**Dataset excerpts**
--------------------------------
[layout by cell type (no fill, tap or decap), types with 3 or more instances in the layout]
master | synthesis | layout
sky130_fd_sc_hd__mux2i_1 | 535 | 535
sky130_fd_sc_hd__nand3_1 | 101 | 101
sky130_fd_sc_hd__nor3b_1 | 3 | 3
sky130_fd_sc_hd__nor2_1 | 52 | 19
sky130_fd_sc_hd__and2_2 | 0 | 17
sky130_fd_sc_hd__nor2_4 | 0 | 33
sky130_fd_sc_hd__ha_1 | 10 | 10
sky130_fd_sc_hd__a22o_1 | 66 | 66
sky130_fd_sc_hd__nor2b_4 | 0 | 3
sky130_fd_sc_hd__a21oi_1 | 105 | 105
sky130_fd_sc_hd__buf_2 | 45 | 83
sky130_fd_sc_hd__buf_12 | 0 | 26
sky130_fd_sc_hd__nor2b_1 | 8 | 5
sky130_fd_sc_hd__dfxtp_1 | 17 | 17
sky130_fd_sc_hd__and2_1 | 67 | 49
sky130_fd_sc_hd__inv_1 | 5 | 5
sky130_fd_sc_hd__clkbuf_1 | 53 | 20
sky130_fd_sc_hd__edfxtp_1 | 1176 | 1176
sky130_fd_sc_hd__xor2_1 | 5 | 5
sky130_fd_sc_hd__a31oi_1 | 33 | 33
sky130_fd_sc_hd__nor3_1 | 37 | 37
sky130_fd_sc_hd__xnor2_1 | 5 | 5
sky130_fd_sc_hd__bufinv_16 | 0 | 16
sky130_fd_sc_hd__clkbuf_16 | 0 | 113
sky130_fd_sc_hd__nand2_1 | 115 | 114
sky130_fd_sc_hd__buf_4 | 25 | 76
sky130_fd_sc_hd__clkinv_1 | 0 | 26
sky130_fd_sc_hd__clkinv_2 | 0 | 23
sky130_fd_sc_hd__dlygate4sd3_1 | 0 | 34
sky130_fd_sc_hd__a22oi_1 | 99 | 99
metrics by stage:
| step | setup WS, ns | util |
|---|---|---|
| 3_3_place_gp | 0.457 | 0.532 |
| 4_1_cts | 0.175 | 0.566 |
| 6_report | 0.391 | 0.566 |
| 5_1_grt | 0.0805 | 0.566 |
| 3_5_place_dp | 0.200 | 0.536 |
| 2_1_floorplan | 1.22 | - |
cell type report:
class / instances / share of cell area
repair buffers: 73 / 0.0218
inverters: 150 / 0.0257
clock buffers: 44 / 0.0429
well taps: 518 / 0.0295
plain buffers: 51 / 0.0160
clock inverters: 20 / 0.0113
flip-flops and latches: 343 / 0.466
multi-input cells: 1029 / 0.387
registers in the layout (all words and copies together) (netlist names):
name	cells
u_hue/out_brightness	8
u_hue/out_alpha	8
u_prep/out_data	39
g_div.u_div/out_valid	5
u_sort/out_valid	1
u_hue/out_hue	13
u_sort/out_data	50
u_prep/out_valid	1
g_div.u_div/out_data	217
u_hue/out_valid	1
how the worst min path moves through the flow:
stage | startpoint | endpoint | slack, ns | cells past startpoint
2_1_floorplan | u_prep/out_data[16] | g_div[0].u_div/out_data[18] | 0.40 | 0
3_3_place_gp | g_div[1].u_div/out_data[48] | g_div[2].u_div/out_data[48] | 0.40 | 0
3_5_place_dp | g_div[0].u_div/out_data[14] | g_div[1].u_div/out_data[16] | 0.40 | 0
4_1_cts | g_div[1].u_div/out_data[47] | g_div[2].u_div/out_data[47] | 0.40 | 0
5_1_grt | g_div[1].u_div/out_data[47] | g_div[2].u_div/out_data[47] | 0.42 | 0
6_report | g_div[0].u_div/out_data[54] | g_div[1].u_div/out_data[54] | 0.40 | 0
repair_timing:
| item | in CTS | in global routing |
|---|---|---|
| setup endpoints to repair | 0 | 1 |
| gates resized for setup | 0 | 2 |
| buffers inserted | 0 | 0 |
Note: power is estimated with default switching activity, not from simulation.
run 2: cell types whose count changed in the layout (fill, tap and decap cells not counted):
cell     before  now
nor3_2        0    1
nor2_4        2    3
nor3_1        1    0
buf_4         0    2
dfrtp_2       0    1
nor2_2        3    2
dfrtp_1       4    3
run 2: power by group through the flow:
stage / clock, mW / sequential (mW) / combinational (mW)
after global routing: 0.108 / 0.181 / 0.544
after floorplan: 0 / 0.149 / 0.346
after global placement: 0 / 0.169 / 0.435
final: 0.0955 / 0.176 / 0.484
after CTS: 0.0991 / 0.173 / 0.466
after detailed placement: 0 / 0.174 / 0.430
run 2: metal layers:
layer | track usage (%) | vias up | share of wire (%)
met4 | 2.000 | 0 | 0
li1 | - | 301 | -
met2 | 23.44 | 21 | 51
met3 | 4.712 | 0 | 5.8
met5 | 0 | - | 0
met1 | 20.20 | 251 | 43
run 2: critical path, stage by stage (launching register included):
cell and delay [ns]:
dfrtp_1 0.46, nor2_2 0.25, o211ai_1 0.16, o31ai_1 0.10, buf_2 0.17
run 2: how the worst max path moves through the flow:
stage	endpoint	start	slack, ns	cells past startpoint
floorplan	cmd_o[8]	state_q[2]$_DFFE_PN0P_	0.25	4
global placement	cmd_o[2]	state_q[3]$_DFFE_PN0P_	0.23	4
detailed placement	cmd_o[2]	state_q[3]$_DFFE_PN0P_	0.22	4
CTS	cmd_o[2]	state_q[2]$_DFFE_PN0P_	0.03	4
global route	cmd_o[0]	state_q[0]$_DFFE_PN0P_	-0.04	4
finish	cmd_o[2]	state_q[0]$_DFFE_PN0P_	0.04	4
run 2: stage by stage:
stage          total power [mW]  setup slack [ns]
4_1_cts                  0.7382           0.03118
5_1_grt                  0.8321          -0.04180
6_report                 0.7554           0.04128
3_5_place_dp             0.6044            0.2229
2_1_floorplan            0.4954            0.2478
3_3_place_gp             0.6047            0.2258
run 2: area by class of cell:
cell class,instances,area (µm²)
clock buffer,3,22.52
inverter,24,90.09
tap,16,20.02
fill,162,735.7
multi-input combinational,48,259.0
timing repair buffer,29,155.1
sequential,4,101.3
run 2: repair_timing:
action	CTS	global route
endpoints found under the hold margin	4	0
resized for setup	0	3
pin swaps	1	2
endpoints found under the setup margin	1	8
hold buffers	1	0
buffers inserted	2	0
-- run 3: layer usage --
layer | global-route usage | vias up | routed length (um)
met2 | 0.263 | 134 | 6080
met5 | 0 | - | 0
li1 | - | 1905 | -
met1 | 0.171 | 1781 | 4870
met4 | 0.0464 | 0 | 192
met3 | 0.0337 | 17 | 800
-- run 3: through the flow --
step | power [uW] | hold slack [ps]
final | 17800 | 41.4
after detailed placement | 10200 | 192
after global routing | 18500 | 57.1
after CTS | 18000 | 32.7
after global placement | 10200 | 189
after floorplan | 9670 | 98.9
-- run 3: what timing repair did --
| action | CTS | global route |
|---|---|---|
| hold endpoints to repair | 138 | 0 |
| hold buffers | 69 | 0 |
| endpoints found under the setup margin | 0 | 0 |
[src/rtl/yfr_pkg.sv]
// ----------------------------------------------------------------------------
// yfr_pkg: shared types and constants for the YUV 4:2:0 frame rotator
// Holds the frame geometry limits, the code enums and the structs that
// carry commands from the sequencer to the frame store and the pipeline.
// ----------------------------------------------------------------------------
package yfr_pkg;

   localparam int MaxWidth   = 256;
   localparam int MaxHeight  = 256;
   localparam int MinDim     = 16;
   localparam int StoreDepth = (MaxWidth * MaxHeight * 3) / 2;
   localparam int AddrW      = $clog2(StoreDepth);
   localparam int DimW       = 9;
   localparam int CountW     = 8;

   typedef enum logic [1:0] {
      REG_WIDTH    = 2'd0,
      REG_HEIGHT   = 2'd1,
      REG_ROTATION = 2'd2
   } reg_index_type;

   typedef enum logic [1:0] {
      ROT_CW90    = 2'd0,
      ROT_180     = 2'd1,
      ROT_CW270   = 2'd2,
      ROT_INVALID = 2'd3
   } rot_type;

   typedef enum logic [1:0] {
      STATUS_OK         = 2'd0,
      STATUS_BAD_ROT    = 2'd1,
      STATUS_NOT_LOADED = 2'd2
   } status_type;

   typedef enum logic {
      KIND_LOAD  = 1'b0,
      KIND_FETCH = 1'b1
   } kind_type;

   typedef enum logic [1:0] {
      PLANE_Y = 2'd0,
      PLANE_U = 2'd1,
      PLANE_V = 2'd2
   } plane_type;

   typedef struct packed {
      logic             wr_en;
      logic [AddrW-1:0] wr_addr;
      logic [7:0]       wr_data;
      logic             rd_en;
      logic [AddrW-1:0] rd_addr;
   } store_cmd_type;

   typedef struct packed {
      logic       issue;
      status_type status;
      logic       last;
   } rsp_info_type;

   // Clamp a dimension to [16, max] and round down to a multiple of 16.
   function automatic logic [DimW-1:0] fit_dim(input logic [DimW-1:0] v,
                                               input logic [DimW-1:0] maxv);
      logic [DimW-1:0] t;
      t = v;
      if (t < DimW'(MinDim)) t = DimW'(MinDim);
      if (t > maxv) t = maxv;
      t = t & ~DimW'(15);
      if (t < DimW'(MinDim)) t = DimW'(MinDim);
      return t;
   endfunction

endpackage

[src/rtl/yfr_ctrl.sv]
// ----------------------------------------------------------------------------
// yfr_ctrl: configuration registers, load counter and fetch address walker
// Steps the rotated read address incrementally, one item per cycle when an item is accepted.
// ----------------------------------------------------------------------------
module yfr_ctrl (
   input  logic                         clock,
   input  logic                         reset,
   input  logic                         csr_we,
   input  logic [1:0]                   csr_index,
   input  logic [yfr_pkg::DimW-1:0]     csr_wdata,
   input  logic                         item_accept,
   input  logic                         item_kind,
   input  logic [7:0]                   item_pixel,
   output yfr_pkg::store_cmd_type       store_cmd,
   output yfr_pkg::rsp_info_type        rsp_info
);

   localparam int AW = yfr_pkg::AddrW;
   localparam int DW = yfr_pkg::DimW;
   localparam int CW = yfr_pkg::CountW;

   logic [DW-1:0]        w_ff, w_in, h_ff, h_in;
   logic [AW-1:0]        wh_ff, wh_in;
   yfr_pkg::rot_type     rot_ff, rot_in;
   logic [AW-1:0]        load_count_ff, load_count_in;
   logic                 full_ff, full_in;
   yfr_pkg::plane_type   plane_ff, plane_in;
   logic [CW-1:0]        col_ff, col_in, row_ff, row_in;
   logic [AW-1:0]        addr_ff, addr_in, col_start_ff, col_start_in;

   logic [DW-1:0]        fit_val;
   logic [2*DW-1:0]      prod;
   logic [AW-1:0]        total, csize;
   logic [DW-1:0]        pw, ph;
   logic [AW-1:0]        off, psize, pw_ext, pstart, cur, col_cur;
   logic                 row_end, col_end, is_last;

   // Frame geometry
   always_comb begin
      total  = wh_ff + {1'b0, wh_ff[AW-1:1]};
      csize  = {2'b0, wh_ff[AW-1:2]};
      pw     = w_ff;
      ph     = h_ff;
      off    = '0;
      psize  = wh_ff;
      case (plane_ff)
         yfr_pkg::PLANE_Y: begin
            off = '0;
         end
         yfr_pkg::PLANE_U: begin
            pw = {1'b0, w_ff[DW-1:1]}; ph = {1'b0, h_ff[DW-1:1]};
            off = wh_ff; psize = csize;
         end
         default: begin
            pw = {1'b0, w_ff[DW-1:1]}; ph = {1'b0, h_ff[DW-1:1]};
            off = wh_ff + csize; psize = csize;
         end
      endcase
      pw_ext = {{(AW-DW){1'b0}}, pw};
      case (rot_ff)
         yfr_pkg::ROT_CW90:  pstart = off + psize - pw_ext;
         yfr_pkg::ROT_CW270: pstart = off + pw_ext - AW'(1);
         default:            pstart = off + psize - AW'(1);
      endcase
      cur     = (row_ff == '0 && col_ff == '0) ? pstart : addr_ff;
      col_cur = (row_ff == '0) ? cur : col_start_ff;
      row_end = ({1'b0, row_ff} + DW'(1)) >= ph;
      col_end = ({1'b0, col_ff} + DW'(1)) >= pw;
      is_last = (plane_ff == yfr_pkg::PLANE_V) && row_end && col_end;
   end

   // Next state
   always_comb begin
      w_in          = w_ff;
      h_in          = h_ff;
      wh_in         = wh_ff;
      rot_in        = rot_ff;
      load_count_in = load_count_ff;
      full_in       = full_ff;
      plane_in      = plane_ff;
      col_in        = col_ff;
      row_in        = row_ff;
      addr_in       = addr_ff;
      col_start_in  = col_start_ff;
      fit_val       = '0;
      prod          = '0;

      store_cmd         = '0;
      store_cmd.wr_addr = load_count_ff;
      store_cmd.wr_data = item_pixel;
      store_cmd.rd_addr = cur;

      rsp_info        = '0;
      rsp_info.status = yfr_pkg::STATUS_OK;

      if (csr_we) begin
         unique case (yfr_pkg::reg_index_type'(csr_index))
            yfr_pkg::REG_WIDTH: begin
               fit_val = yfr_pkg::fit_dim(csr_wdata, DW'(yfr_pkg::MaxWidth));
               prod    = {{DW{1'b0}}, fit_val} * {{DW{1'b0}}, h_ff};
               w_in    = fit_val;
               wh_in   = prod[AW-1:0];
               load_count_in = '0; full_in = 1'b0;
               plane_in = yfr_pkg::PLANE_Y; col_in = '0; row_in = '0;
            end
            yfr_pkg::REG_HEIGHT: begin
               fit_val = yfr_pkg::fit_dim(csr_wdata, DW'(yfr_pkg::MaxHeight));
               prod    = {{DW{1'b0}}, w_ff} * {{DW{1'b0}}, fit_val};
               h_in    = fit_val;
               wh_in   = prod[AW-1:0];
               load_count_in = '0; full_in = 1'b0;
               plane_in = yfr_pkg::PLANE_Y; col_in = '0; row_in = '0;
            end
            yfr_pkg::REG_ROTATION: begin
               rot_in   = yfr_pkg::rot_type'(csr_wdata[1:0]);
               plane_in = yfr_pkg::PLANE_Y; col_in = '0; row_in = '0;
            end
            default: ;
         endcase
      end else if (item_accept) begin
         if (yfr_pkg::kind_type'(item_kind) == yfr_pkg::KIND_LOAD) begin
            // Drop loads once the frame is complete
            if (!full_ff && load_count_ff < total) begin
               store_cmd.wr_en = 1'b1;
               load_count_in   = load_count_ff + AW'(1);
               full_in         = (load_count_ff + AW'(1)) >= total;
            end
         end else begin
            rsp_info.issue = 1'b1;
            if (rot_ff == yfr_pkg::ROT_INVALID) begin
               rsp_info.status = yfr_pkg::STATUS_BAD_ROT;
            end else if (!full_ff) begin
               rsp_info.status = yfr_pkg::STATUS_NOT_LOADED;
            end else begin
               store_cmd.rd_en = 1'b1;
               rsp_info.last   = is_last;
               if (is_last) begin
                  // Release the frame for the next load
                  load_count_in = '0; full_in = 1'b0;
                  plane_in = yfr_pkg::PLANE_Y; col_in = '0; row_in = '0;
               end else if (!row_end) begin
                  row_in       = row_ff + CW'(1);
                  col_start_in = col_cur;
                  case (rot_ff)
                     yfr_pkg::ROT_CW90:  addr_in = cur - pw_ext;
                     yfr_pkg::ROT_CW270: addr_in = cur + pw_ext;
                     default:            addr_in = cur - AW'(1);
                  endcase
               end else if (!col_end) begin
                  row_in = '0;
                  col_in = col_ff + CW'(1);
                  case (rot_ff)
                     yfr_pkg::ROT_CW90:  addr_in = col_cur + AW'(1);
                     yfr_pkg::ROT_CW270: addr_in = col_cur - AW'(1);
                     default:            addr_in = cur - AW'(1);
                  endcase
               end else begin
                  row_in   = '0;
                  col_in   = '0;
                  plane_in = yfr_pkg::plane_type'(plane_ff + 2'd1);
               end
            end
         end
      end
   end

   always_ff @(posedge clock) begin
      if (reset) begin
         w_ff          <= DW'(yfr_pkg::MaxWidth);
         h_ff          <= DW'(yfr_pkg::MaxHeight);
         wh_ff         <= AW'(yfr_pkg::MaxWidth * yfr_pkg::MaxHeight);
         rot_ff        <= yfr_pkg::ROT_CW90;
         load_count_ff <= '0;
         full_ff       <= 1'b0;
         plane_ff      <= yfr_pkg::PLANE_Y;
         col_ff        <= '0;
         row_ff        <= '0;
      end else begin
         w_ff          <= w_in;
         h_ff          <= h_in;
         wh_ff         <= wh_in;
         rot_ff        <= rot_in;
         load_count_ff <= load_count_in;
         full_ff       <= full_in;
         plane_ff      <= plane_in;
         col_ff        <= col_in;
         row_ff        <= row_in;
      end
   end

   always_ff @(posedge clock) begin
      addr_ff      <= addr_in;
      col_start_ff <= col_start_in;
   end

   a_load_bound: assert property (@(posedge clock) disable iff (reset)
      load_count_ff <= total)
      else $error("load count ran past the frame size");

   a_full_count: assert property (@(posedge clock) disable iff (reset)
      full_ff |-> load_count_ff == total)
      else $error("frame marked full with bytes missing");

   a_plane_range: assert property (@(posedge clock) disable iff (reset)
      plane_ff <= yfr_pkg::PLANE_V)
      else $error("fetch plane ran past the V plane");

endmodule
--------------------------------
**Assignment**
What you give back should be exactly the lines of the data above from the line with "0.391 | 0.566 |" through the line with "clock buffers: 44 / 0.0429", both of those included, and nothing more.

**Solution**
| 6_report | 0.391 | 0.566 |
| 5_1_grt | 0.0805 | 0.566 |
| 3_5_place_dp | 0.200 | 0.536 |
| 2_1_floorplan | 1.22 | - |
cell type report:
class / instances / share of cell area
repair buffers: 73 / 0.0218
inverters: 150 / 0.0257
clock buffers: 44 / 0.0429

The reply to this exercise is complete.